── Material for this task ──
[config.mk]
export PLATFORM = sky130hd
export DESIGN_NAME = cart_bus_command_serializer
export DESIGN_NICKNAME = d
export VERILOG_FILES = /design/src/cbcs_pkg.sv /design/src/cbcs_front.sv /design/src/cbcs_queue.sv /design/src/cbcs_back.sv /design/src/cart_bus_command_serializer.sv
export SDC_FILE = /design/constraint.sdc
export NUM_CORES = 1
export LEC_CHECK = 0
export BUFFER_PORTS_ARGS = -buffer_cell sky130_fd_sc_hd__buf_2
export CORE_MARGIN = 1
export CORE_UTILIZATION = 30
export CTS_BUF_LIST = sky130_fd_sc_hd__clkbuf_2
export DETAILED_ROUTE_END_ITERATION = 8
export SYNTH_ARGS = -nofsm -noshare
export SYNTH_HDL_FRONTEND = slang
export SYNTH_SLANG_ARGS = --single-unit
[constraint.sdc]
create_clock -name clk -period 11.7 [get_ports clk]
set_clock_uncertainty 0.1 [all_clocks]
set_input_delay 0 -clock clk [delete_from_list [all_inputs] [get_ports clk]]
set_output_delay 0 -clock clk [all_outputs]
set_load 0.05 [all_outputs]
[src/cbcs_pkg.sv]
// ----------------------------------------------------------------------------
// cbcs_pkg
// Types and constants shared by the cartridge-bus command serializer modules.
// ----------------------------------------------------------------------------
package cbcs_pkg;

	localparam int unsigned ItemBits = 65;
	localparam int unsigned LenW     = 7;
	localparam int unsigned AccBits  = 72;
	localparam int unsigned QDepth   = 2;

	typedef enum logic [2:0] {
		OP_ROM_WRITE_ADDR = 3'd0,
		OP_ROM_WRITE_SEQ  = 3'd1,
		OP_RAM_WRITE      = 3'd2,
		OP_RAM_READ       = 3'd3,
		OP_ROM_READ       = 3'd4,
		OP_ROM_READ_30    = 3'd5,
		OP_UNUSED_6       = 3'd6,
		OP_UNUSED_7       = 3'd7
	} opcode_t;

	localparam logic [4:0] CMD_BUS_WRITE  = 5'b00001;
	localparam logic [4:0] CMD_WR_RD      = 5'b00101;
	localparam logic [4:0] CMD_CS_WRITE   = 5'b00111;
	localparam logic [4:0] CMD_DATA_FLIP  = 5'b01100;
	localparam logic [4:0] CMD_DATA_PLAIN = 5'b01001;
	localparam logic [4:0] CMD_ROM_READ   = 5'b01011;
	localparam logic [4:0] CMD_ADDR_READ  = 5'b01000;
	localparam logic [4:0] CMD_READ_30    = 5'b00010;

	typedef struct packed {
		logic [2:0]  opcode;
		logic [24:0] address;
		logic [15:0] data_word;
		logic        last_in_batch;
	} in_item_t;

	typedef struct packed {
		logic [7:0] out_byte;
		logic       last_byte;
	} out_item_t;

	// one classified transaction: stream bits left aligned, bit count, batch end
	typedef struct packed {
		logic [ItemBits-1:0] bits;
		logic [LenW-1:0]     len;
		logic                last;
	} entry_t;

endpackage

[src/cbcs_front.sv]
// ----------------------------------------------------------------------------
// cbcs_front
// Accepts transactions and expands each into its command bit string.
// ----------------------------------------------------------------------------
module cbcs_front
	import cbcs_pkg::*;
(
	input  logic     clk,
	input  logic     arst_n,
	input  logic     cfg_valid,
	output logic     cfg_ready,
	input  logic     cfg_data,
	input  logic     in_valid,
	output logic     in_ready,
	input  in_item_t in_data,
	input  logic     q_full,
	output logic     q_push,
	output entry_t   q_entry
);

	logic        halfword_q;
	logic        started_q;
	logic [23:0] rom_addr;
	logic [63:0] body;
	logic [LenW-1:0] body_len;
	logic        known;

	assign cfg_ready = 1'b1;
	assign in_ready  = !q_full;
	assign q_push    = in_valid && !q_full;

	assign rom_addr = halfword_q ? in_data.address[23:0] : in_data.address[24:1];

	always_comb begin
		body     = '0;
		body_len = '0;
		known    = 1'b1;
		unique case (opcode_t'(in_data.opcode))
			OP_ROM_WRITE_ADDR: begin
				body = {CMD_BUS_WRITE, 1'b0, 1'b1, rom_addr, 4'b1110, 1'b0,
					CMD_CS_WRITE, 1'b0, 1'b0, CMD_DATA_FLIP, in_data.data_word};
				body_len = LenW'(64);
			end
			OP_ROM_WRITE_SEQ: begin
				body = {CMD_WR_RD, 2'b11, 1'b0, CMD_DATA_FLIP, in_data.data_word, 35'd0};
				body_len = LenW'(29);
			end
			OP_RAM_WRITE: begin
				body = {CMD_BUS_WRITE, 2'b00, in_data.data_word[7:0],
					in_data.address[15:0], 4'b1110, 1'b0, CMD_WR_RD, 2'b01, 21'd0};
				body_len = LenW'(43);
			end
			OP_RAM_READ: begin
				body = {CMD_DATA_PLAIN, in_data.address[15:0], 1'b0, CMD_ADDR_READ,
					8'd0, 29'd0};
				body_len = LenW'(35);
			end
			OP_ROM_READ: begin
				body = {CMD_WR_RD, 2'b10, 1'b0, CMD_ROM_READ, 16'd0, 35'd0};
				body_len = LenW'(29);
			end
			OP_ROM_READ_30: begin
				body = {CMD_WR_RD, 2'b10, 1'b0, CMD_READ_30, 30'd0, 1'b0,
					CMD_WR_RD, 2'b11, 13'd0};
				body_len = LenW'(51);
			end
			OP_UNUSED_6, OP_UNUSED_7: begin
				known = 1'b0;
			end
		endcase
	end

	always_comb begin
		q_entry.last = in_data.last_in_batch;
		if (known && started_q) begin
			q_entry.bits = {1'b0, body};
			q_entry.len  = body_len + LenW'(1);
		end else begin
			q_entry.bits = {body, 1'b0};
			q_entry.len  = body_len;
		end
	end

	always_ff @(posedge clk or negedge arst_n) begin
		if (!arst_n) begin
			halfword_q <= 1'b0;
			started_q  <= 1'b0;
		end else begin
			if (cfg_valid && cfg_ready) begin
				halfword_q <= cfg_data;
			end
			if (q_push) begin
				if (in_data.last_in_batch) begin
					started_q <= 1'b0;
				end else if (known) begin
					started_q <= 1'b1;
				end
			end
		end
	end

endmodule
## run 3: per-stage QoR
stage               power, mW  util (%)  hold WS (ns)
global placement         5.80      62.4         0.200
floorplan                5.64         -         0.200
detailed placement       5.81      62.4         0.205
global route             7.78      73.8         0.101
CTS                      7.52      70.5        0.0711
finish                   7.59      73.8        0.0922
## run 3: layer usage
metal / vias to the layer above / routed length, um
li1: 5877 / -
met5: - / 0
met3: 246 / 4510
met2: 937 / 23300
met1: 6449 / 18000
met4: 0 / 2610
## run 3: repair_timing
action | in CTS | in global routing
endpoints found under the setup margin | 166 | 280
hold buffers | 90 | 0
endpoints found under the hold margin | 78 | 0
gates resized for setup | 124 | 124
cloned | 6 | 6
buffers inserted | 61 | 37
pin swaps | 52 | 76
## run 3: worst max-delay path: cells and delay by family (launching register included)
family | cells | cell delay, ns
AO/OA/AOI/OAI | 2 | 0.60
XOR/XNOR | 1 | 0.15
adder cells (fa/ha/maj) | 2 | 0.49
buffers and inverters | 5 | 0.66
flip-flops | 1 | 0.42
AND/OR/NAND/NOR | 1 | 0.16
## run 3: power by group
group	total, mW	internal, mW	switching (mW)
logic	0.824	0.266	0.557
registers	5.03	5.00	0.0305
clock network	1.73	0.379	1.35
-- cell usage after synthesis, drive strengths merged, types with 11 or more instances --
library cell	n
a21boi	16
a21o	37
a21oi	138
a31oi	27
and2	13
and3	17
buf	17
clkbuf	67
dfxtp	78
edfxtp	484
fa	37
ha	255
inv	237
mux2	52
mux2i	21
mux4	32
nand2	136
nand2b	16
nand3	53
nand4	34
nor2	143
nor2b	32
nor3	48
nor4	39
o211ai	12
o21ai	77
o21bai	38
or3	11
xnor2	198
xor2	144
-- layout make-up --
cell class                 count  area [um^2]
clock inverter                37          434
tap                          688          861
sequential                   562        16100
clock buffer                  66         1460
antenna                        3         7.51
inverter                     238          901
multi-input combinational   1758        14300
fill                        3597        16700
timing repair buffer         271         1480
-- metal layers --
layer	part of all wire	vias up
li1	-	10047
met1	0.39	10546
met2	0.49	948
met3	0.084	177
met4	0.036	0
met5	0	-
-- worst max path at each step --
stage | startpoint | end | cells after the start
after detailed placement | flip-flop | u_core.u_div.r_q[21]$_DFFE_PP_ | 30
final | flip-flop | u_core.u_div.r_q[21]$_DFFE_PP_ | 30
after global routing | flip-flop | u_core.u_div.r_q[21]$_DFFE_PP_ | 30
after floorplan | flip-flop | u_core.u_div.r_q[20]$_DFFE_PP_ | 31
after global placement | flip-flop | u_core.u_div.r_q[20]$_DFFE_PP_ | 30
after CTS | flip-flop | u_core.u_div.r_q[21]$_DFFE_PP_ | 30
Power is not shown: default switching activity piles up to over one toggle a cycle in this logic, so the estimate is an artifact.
───
*Work task:* Copy the lines above exactly. Start with the line containing "-- metal layers", end with the line containing "after global placement", and include both.

*Response:*
-- metal layers --
layer	part of all wire	vias up
li1	-	10047
met1	0.39	10546
met2	0.49	948
met3	0.084	177
met4	0.036	0
met5	0	-
-- worst max path at each step --
stage | startpoint | end | cells after the start
after detailed placement | flip-flop | u_core.u_div.r_q[21]$_DFFE_PP_ | 30
final | flip-flop | u_core.u_div.r_q[21]$_DFFE_PP_ | 30
after global routing | flip-flop | u_core.u_div.r_q[21]$_DFFE_PP_ | 30
after floorplan | flip-flop | u_core.u_div.r_q[20]$_DFFE_PP_ | 31
after global placement | flip-flop | u_core.u_div.r_q[20]$_DFFE_PP_ | 30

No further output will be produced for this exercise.